▶ _Task prompt_
From the entries below, copy every line that has the word "period".

Dataset excerpts:
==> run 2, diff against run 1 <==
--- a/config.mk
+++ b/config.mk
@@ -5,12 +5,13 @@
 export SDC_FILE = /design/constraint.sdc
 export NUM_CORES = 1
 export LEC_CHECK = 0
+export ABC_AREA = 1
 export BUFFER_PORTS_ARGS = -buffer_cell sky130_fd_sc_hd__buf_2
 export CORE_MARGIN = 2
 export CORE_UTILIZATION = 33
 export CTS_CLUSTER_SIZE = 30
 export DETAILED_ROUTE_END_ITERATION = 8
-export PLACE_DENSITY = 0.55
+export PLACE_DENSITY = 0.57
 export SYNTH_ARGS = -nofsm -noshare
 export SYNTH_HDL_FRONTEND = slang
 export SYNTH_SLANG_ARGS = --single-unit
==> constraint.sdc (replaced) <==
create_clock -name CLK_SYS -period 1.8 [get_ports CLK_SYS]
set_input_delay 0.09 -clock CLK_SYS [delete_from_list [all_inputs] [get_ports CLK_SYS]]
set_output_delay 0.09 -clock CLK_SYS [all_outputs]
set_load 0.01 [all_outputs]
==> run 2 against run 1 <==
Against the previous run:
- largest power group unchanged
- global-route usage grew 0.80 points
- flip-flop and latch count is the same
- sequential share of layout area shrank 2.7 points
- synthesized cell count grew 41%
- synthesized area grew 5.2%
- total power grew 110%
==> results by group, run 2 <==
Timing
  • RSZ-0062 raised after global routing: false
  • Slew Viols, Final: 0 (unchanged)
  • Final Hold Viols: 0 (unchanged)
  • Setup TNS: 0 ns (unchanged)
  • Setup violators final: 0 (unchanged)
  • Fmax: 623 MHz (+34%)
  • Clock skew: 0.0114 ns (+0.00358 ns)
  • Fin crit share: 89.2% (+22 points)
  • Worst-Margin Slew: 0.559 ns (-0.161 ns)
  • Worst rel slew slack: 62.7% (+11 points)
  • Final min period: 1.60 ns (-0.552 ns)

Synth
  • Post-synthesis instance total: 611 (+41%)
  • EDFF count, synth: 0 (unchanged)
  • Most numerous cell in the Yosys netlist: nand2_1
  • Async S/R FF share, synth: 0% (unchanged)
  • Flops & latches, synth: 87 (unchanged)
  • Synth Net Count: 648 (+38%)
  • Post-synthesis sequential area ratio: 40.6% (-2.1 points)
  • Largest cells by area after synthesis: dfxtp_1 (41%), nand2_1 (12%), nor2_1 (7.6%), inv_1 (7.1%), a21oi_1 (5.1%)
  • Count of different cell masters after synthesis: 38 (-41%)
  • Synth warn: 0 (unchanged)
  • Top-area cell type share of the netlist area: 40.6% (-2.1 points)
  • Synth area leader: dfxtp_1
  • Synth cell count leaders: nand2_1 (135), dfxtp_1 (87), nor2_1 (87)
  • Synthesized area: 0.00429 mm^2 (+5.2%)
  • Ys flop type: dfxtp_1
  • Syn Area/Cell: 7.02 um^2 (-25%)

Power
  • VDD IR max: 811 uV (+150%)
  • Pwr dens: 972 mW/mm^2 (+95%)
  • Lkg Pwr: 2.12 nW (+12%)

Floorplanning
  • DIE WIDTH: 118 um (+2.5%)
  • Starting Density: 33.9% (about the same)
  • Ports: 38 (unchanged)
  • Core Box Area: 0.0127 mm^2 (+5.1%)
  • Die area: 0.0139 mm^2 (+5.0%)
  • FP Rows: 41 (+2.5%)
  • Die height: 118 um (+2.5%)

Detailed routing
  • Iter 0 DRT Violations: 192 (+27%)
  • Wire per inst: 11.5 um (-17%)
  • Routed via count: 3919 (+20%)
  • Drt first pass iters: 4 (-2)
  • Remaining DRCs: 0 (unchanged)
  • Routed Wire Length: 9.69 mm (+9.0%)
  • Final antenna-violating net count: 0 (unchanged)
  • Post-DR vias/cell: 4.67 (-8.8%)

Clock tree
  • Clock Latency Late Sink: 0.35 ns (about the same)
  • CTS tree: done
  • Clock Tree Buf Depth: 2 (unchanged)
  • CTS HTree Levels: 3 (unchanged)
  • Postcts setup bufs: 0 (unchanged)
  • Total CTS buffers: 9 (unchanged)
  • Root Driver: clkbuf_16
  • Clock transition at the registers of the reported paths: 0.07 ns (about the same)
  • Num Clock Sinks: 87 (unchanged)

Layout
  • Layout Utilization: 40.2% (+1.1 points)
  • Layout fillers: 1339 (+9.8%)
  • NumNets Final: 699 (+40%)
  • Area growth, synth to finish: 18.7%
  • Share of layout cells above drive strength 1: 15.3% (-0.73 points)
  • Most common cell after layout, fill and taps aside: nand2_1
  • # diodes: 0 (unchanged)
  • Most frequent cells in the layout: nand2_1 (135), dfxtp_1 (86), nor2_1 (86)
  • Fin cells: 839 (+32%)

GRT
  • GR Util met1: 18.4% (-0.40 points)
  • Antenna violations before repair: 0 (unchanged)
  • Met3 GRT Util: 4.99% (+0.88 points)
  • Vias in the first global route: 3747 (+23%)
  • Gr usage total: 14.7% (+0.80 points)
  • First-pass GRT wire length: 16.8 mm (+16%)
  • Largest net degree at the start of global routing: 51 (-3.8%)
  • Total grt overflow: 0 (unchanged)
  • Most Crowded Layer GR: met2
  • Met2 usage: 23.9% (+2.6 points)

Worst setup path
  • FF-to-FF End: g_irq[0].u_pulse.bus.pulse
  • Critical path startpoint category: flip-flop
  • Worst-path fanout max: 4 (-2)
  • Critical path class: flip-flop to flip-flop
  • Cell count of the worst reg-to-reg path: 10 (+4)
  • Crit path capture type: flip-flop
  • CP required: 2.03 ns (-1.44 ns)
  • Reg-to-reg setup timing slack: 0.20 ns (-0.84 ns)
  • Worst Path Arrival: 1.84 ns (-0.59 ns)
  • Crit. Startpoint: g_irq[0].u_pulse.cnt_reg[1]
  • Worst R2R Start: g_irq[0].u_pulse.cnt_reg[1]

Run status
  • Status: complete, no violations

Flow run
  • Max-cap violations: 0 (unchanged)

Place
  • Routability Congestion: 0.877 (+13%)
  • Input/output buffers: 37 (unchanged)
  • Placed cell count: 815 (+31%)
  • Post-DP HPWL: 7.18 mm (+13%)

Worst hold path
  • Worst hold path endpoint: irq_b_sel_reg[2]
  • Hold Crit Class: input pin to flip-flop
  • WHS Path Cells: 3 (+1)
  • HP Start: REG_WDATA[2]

▶ _Your response_
create_clock -name CLK_SYS -period 1.8 [get_ports CLK_SYS]
  • Final min period: 1.60 ns (-0.552 ns)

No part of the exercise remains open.